The medicinal plant Stephania rotundifolia is a member of the Menispermaceae (moonseed) family. This page includes its habitat, botanical descption, medicinal uses (eg., Ayurveda), chemical constituents and history of use in modern and ancient India.

Index in Flora of British India (Hooker): 1.103.

Vernacular:—Purha (Dehra Dun).

Habitat:—Tropical and temperate Himalaya, from Sindh eastward to the Khasia Hills and Pegu. Valleys below Simla; in the ravines of Dun and the Lower Hills. Southern Hills of the Western Peninsula. Siam, Cochin-China.

Botanical description:—A tuberous-rooted, large, climbing shrub. Roots subglobose. “Wood soft, spongy, with large, loose pith arranged in wedges, separated by broad medullary rays, and concentrically by a belt of soft similar tissue. The bark gives fibre, sometimes used for fishing lines.” (Gamble).

Branchlets: glabrous. Leaves peltate, with 9-10 radiating nerves, ovato-rotundate, broad-ovate or sub-orbicular, often repand or sinuate-lobed, glabrous, 3-7 in. diam., obtuse, acute or acuminate, pale beneath.

Petiole: 3-9 in.

Peduncle: variable, usually slender, of the females, stout.

Umbels: axillary, compound, in lax cymes; rays of umbels long or stout; bracts subulate.

Flowery: yellow or yellowish-green, ⅙-¼ in. diam.
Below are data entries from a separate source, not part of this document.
**config.mk**
```make
export PLATFORM = sky130hd
export DESIGN_NAME = remote_comm_flat
export DESIGN_NICKNAME = d
export VERILOG_FILES = /design/src/rtl/remote_comm_if.sv /design/src/rtl/remote_comm.sv /design/src/flat_wrapper.sv
export SDC_FILE = /design/constraint.sdc
export NUM_CORES = 1
export LEC_CHECK = 0
export CORE_MARGIN = 3
export CORE_UTILIZATION = 30
export CTS_CLUSTER_DIAMETER = 80
export CTS_CLUSTER_SIZE = 16
export DETAILED_ROUTE_END_ITERATION = 6
export GPL_TIMING_DRIVEN = 0
export PLACE_DENSITY = 0.46
export SLEW_MARGIN = 15
export SYNTH_ARGS = -nofsm -noshare
export SYNTH_HDL_FRONTEND = slang
export SYNTH_SLANG_ARGS = --single-unit
```
**constraint.sdc**
```tcl
create_clock -name clk -period 2.8 [get_ports clk]
set_input_delay 0.56 -clock clk [delete_from_list [all_inputs] [get_ports clk]]
set_output_delay 0.56 -clock clk [all_outputs]
set_load 0.005 [all_outputs]
```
Sepals narrow, cuneate, puberulous Petals shorter.

Drupes: red, pisiform, Endocarp horse-shoe-shaped, sides excavated.

Cotyledons: elongate, flat, scarcely broader than the radicle.

Part used:—The root.

Medicinal uses:—Roxburgh states that the acrid root is used medicinally in Sylhet, presumably for the same purpose as Stephania hernandifolia, Walp.